Data under study: Begin
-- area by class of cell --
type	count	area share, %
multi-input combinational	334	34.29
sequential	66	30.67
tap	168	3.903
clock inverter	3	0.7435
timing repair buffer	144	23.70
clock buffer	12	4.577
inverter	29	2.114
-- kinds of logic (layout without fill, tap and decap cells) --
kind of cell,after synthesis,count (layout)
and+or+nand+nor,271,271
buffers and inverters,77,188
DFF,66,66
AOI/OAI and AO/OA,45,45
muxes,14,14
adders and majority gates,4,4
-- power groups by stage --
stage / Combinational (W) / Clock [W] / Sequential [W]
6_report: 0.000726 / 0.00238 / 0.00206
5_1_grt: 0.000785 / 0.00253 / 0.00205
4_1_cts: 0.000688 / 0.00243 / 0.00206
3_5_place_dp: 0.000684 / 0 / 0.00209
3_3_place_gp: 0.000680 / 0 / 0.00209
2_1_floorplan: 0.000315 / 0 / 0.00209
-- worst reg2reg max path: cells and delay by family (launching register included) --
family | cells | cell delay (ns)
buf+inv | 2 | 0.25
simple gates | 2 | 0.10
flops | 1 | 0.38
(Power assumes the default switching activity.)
[src/rtl/strap_latch_ctrl.sv]
`timescale 1ns/1ps
module strap_latch_ctrl
    import strap_pkg::*;
#(
    parameter int POR_CYCLES = 16
) (
    input  logic               clk,
    input  logic               rst,
    input  logic               pwrgd_n,
    input  logic               pdown,
    input  logic [STRAP_W-1:0] strap_pins,
    input  logic               reg_src,
    input  logic [FS_W-1:0]    reg_fs,
    input  logic               reg_tbl,
    input  logic               reg_ss_a,
    input  logic               reg_ss_b,
    output logic [STRAP_W-1:0] strap_q,
    output logic               pins_out_en,
    output logic [FS_W-1:0]    freq_code,
    output logic               table_sel,
    output logic               test_mode,
    output logic               spread_en,
    output logic               low_power
);
    logic   lp;
    logic   cap;
    strap_t lat;

    lp_ctrl u_lp (
        .clk   (clk),
        .rst   (rst),
        .pdown (pdown),
        .lp    (lp)
    );

    strap_seq #(.POR_CYCLES(POR_CYCLES)) u_seq (
        .clk     (clk),
        .rst     (rst),
        .pwrgd_n (pwrgd_n),
        .freeze  (lp),
        .capture (cap),
        .out_en  (pins_out_en)
    );

    strap_capture u_cap (
        .clk     (clk),
        .rst     (rst),
        .capture (cap),
        .raw     (strap_pins),
        .q       (lat)
    );

    freq_select u_sel (
        .lat     (lat),
        .reg_src (reg_src),
        .reg_fs  (reg_fs),
        .reg_tbl (reg_tbl),
        .ss_a    (reg_ss_a),
        .ss_b    (reg_ss_b),
        .fs_out  (freq_code),
        .tbl_out (table_sel),
        .ss_out  (spread_en)
    );

    assign strap_q   = lat;
    assign test_mode = lat.test;
    assign low_power = lp;
endmodule
<file path="config.mk">
export PLATFORM = sky130hd
export DESIGN_NAME = flash_window_dec
export DESIGN_NICKNAME = d
export VERILOG_FILES = /design/src/rtl/fwin_pkg.sv /design/src/rtl/fwin_decode.sv /design/src/rtl/fwin_fc_engine.sv /design/src/rtl/fwin_dma_desc.sv /design/src/rtl/flash_window_dec.sv
export SDC_FILE = /design/constraint.sdc
export NUM_CORES = 1
export LEC_CHECK = 0
export BUFFER_PORTS_ARGS = -buffer_cell sky130_fd_sc_hd__buf_4
export CAP_MARGIN = 30
export CORE_MARGIN = 3
export CORE_UTILIZATION = 50
export CTS_CLUSTER_DIAMETER = 50
export DETAILED_ROUTE_END_ITERATION = 6
export GPL_TIMING_DRIVEN = 1
export PLACE_DENSITY = 0.78
export SLEW_MARGIN = 5
export SYNTH_ARGS = -nofsm -noshare
export SYNTH_HDL_FRONTEND = slang
export SYNTH_SLANG_ARGS = --single-unit
</file>
<file path="constraint.sdc">
create_clock -name clk_i -period 5 [get_ports clk_i]
set_clock_uncertainty 0.1 [all_clocks]
set_input_delay 1.5 -clock clk_i [delete_from_list [all_inputs] [get_ports clk_i]]
set_output_delay 1.5 -clock clk_i [all_outputs]
set_load 0.1 [all_outputs]
</file>
<file path="src/rtl/fwin_pkg.sv">
package fwin_pkg;
  typedef enum logic [1:0] {
    FC_CMD   = 2'd0,
    FC_ADDR  = 2'd1,
    FC_WDATA = 2'd2,
    FC_RDATA = 2'd3
  } fc_kind_e;

  typedef enum logic [1:0] {
    MODE_OFF    = 2'd0,
    MODE_RSVD   = 2'd1,
    MODE_DMA    = 2'd2,
    MODE_DIRECT = 2'd3
  } win_mode_e;

  localparam int MODE_LSB      = 26;
  localparam int CTL_BURST_LSB = 16;
  localparam int CTL_IRQ_BIT   = 24;
  localparam logic [7:0] OFS_ADDR_REG = 8'h00;
  localparam logic [7:0] OFS_DATA_REG = 8'h10;
endpackage

</file>
<file path="src/rtl/fwin_decode.sv">
module fwin_decode
  import fwin_pkg::*;
#(
  parameter int OFS_W = 8
) (
  input  logic             clk_i,
  input  logic             rst_ni,
  input  logic             req_i,
  input  logic             we_i,
  input  logic [OFS_W-1:0] addr_i,
  input  logic [31:0]      wdata_i,
  input  logic             wait_i,
  output logic [31:0]      addr_word_o,
  output logic             hit_addr_o,
  output logic             direct_wr_o,
  output logic             direct_rd_o,
  output logic             dma_wr_o,
  output logic             addr_wr_o
);
  localparam logic [OFS_W-1:0] OfsA = OFS_W'(OFS_ADDR_REG);
  localparam logic [OFS_W-1:0] OfsD = OFS_W'(OFS_DATA_REG);

  logic [31:0] addr_q;
  win_mode_e   mode;
  logic [1:0]  sel;
  logic        hit_d;
  logic        accept;

  assign mode   = win_mode_e'(addr_q[MODE_LSB+1:MODE_LSB]);
  assign sel    = addr_q[1:0];
  assign hit_d  = req_i && (addr_i == OfsD);
  assign accept = req_i && !wait_i;

  assign hit_addr_o  = req_i && (addr_i == OfsA);
  assign addr_wr_o   = accept && we_i && hit_addr_o;
  // selector 3 in direct mode is not a flash cycle
  assign direct_wr_o = hit_d && we_i && (mode == MODE_DIRECT) && (sel != 2'd3);
  assign direct_rd_o = hit_d && !we_i && (mode == MODE_DIRECT) && (sel == 2'd2);
  assign dma_wr_o    = accept && hit_d && we_i && (mode == MODE_DMA);

  always_ff @(posedge clk_i or negedge rst_ni) begin
    if (!rst_ni)        addr_q <= '0;
    else if (addr_wr_o) addr_q <= wdata_i;
  end

  assign addr_word_o = addr_q;
endmodule

</file>
<file path="src/rtl/fwin_fc_engine.sv">
module fwin_fc_engine
  import fwin_pkg::*;
(
  input  logic       clk_i,
  input  logic       rst_ni,
  input  logic       start_i,
  input  fc_kind_e   kind_i,
  input  logic [7:0] wdata_i,
  input  logic       take_i,
  input  logic       done_i,
  input  logic [7:0] rdata_i,
  output logic       req_o,
  output fc_kind_e   kind_o,
  output logic [7:0] wdata_o,
  output logic       busy_o,
  output logic       rd_avail_o,
  output logic [7:0] rd_byte_o
);
  logic       req_q, avail_q;
  fc_kind_e   kind_q;
  logic [7:0] wdata_q, rbyte_q;
  logic       fin;

  assign fin = req_q && done_i;

  always_ff @(posedge clk_i or negedge rst_ni) begin
    if (!rst_ni) begin
      req_q   <= 1'b0;
      kind_q  <= FC_CMD;
      wdata_q <= '0;
    end else if (!req_q && start_i) begin
      req_q   <= 1'b1;
      kind_q  <= kind_i;
      wdata_q <= wdata_i;
    end else if (fin) begin
      req_q   <= 1'b0;
    end
  end

  always_ff @(posedge clk_i or negedge rst_ni) begin
    if (!rst_ni) begin
      avail_q <= 1'b0;
      rbyte_q <= '0;
    end else if (fin && kind_q == FC_RDATA) begin
      avail_q <= 1'b1;
      rbyte_q <= rdata_i;
    end else if (take_i) begin
      avail_q <= 1'b0;
    end
  end

  assign req_o      = req_q;
  assign kind_o     = kind_q;
  assign wdata_o    = wdata_q;
  assign busy_o     = req_q;
  assign rd_avail_o = avail_q;
  assign rd_byte_o  = rbyte_q;
endmodule

</file>
<file path="src/rtl/fwin_dma_desc.sv">
module fwin_dma_desc
  import fwin_pkg::*;
#(
  parameter int PAGE_W = 24,
  parameter int PCNT_W = 8
) (
  input  logic              clk_i,
  input  logic              rst_ni,
  input  logic              clear_i,
  input  logic              wr_i,
  input  logic [31:0]       wdata_i,
  input  logic [PAGE_W-1:0] page_i,
  output logic              start_o,
  output logic [PAGE_W-1:0] page_o,
  output logic [PCNT_W-1:0] count_o,
  output logic [7:0]        burst_o,
  output logic              irq_o,
  output logic [63:0]       addr_o,
  output logic [7:0]        area_o
);
  typedef enum logic [1:0] {ST_CTRL, ST_LO, ST_HI} step_e;

  step_e             step_q;
  logic [PCNT_W-1:0] cnt_q;
  logic [7:0]        burst_q;
  logic              irq_q;
  logic [31:0]       lo_q;
  logic              area_cmd, adv, last;

  assign area_cmd = wr_i && (step_q == ST_CTRL) && (wdata_i[31:8] == '0);
  assign adv      = wr_i && !area_cmd;
  assign last     = adv && (step_q == ST_HI);

  always_ff @(posedge clk_i or negedge rst_ni) begin
    if (!rst_ni) begin
      step_q  <= ST_CTRL;
      cnt_q   <= '0;
      burst_q <= '0;
      irq_q   <= 1'b0;
      lo_q    <= '0;
    end else if (clear_i) begin
      step_q  <= ST_CTRL;
    end else if (adv) begin
      unique case (step_q)
        ST_CTRL: begin
          cnt_q   <= wdata_i[PCNT_W-1:0];
          burst_q <= wdata_i[CTL_BURST_LSB+7:CTL_BURST_LSB];
          irq_q   <= wdata_i[CTL_IRQ_BIT];
          step_q  <= ST_LO;
        end
        ST_LO: begin
          lo_q   <= wdata_i;
          step_q <= ST_HI;
        end
        default: step_q <= ST_CTRL;
      endcase
    end
  end

  always_ff @(posedge clk_i or negedge rst_ni) begin
    if (!rst_ni) begin
      start_o <= 1'b0;
      page_o  <= '0;
      count_o <= '0;
      burst_o <= '0;
      irq_o   <= 1'b0;
      addr_o  <= '0;
    end else begin
      start_o <= last;
      if (last) begin
        page_o  <= page_i;
        count_o <= cnt_q;
        burst_o <= burst_q;
        irq_o   <= irq_q;
        addr_o  <= {wdata_i, lo_q};
      end
    end
  end

  always_ff @(posedge clk_i or negedge rst_ni) begin
    if (!rst_ni)       area_o <= '0;
    else if (area_cmd) area_o <= wdata_i[7:0];
  end
endmodule

</file>
<file path="src/rtl/flash_window_dec.sv">
module flash_window_dec
  import fwin_pkg::*;
#(
  parameter int OFS_W  = 8,
  parameter int PAGE_W = 24,
  parameter int PCNT_W = 8
) (
  input  logic              clk_i,
  input  logic              rst_ni,
  input  logic              bus_req_i,
  input  logic              bus_we_i,
  input  logic [OFS_W-1:0]  bus_addr_i,
  input  logic [31:0]       bus_wdata_i,
  output logic [31:0]       bus_rdata_o,
  output logic              bus_wait_o,
  output logic              fc_req_o,
  output logic [1:0]        fc_kind_o,
  output logic [7:0]        fc_wdata_o,
  input  logic              fc_done_i,
  input  logic [7:0]        fc_rdata_i,
  output logic              dma_start_o,
  output logic [PAGE_W-1:0] dma_page_o,
  output logic [PCNT_W-1:0] dma_count_o,
  output logic [7:0]        dma_burst_o,
  output logic              dma_irq_o,
  output logic [63:0]       dma_addr_o,
  output logic [7:0]        area_sel_o
);
  logic [31:0] addr_word;
  logic        hit_addr, direct_wr, direct_rd, dma_wr, addr_wr;
  logic        busy, rd_avail, fc_start, take;
  logic [7:0]  rd_byte;
  fc_kind_e    start_kind, eng_kind;

  fwin_decode #(.OFS_W(OFS_W)) u_decode (
    .clk_i, .rst_ni,
    .req_i       (bus_req_i),
    .we_i        (bus_we_i),
    .addr_i      (bus_addr_i),
    .wdata_i     (bus_wdata_i),
    .wait_i      (bus_wait_o),
    .addr_word_o (addr_word),
    .hit_addr_o  (hit_addr),
    .direct_wr_o (direct_wr),
    .direct_rd_o (direct_rd),
    .dma_wr_o    (dma_wr),
    .addr_wr_o   (addr_wr)
  );

  assign bus_wait_o = (direct_wr && busy) || (direct_rd && !rd_avail);
  assign fc_start   = (direct_wr && !busy) || (direct_rd && !rd_avail && !busy);
  assign start_kind = direct_rd ? FC_RDATA : fc_kind_e'(addr_word[1:0]);
  assign take       = direct_rd && rd_avail;

  fwin_fc_engine u_engine (
    .clk_i, .rst_ni,
    .start_i    (fc_start),
    .kind_i     (start_kind),
    .wdata_i    (bus_wdata_i[7:0]),
    .take_i     (take),
    .done_i     (fc_done_i),
    .rdata_i    (fc_rdata_i),
    .req_o      (fc_req_o),
    .kind_o     (eng_kind),
    .wdata_o    (fc_wdata_o),
    .busy_o     (busy),
    .rd_avail_o (rd_avail),
    .rd_byte_o  (rd_byte)
  );
  assign fc_kind_o = eng_kind;

  fwin_dma_desc #(.PAGE_W(PAGE_W), .PCNT_W(PCNT_W)) u_desc (
    .clk_i, .rst_ni,
    .clear_i (addr_wr),
    .wr_i    (dma_wr),
    .wdata_i (bus_wdata_i),
    .page_i  (addr_word[PAGE_W-1:0]),
    .start_o (dma_start_o),
    .page_o  (dma_page_o),
    .count_o (dma_count_o),
    .burst_o (dma_burst_o),
    .irq_o   (dma_irq_o),
    .addr_o  (dma_addr_o),
    .area_o  (area_sel_o)
  );

  always_comb begin
    bus_rdata_o = '0;
    if (hit_addr && !bus_we_i) bus_rdata_o = addr_word;
    else if (take)             bus_rdata_o = {24'h0, rd_byte};
  end
endmodule

</file>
Data under study: End
Transcribe the records above from the line holding "adders and majority gates,4,4" down to the line holding "buf+inv | 2 | 0.25", inclusive, without adding anything.

### Answer for this exercise
adders and majority gates,4,4
-- power groups by stage --
stage / Combinational (W) / Clock [W] / Sequential [W]
6_report: 0.000726 / 0.00238 / 0.00206
5_1_grt: 0.000785 / 0.00253 / 0.00205
4_1_cts: 0.000688 / 0.00243 / 0.00206
3_5_place_dp: 0.000684 / 0 / 0.00209
3_3_place_gp: 0.000680 / 0 / 0.00209
2_1_floorplan: 0.000315 / 0 / 0.00209
-- worst reg2reg max path: cells and delay by family (launching register included) --
family | cells | cell delay (ns)
buf+inv | 2 | 0.25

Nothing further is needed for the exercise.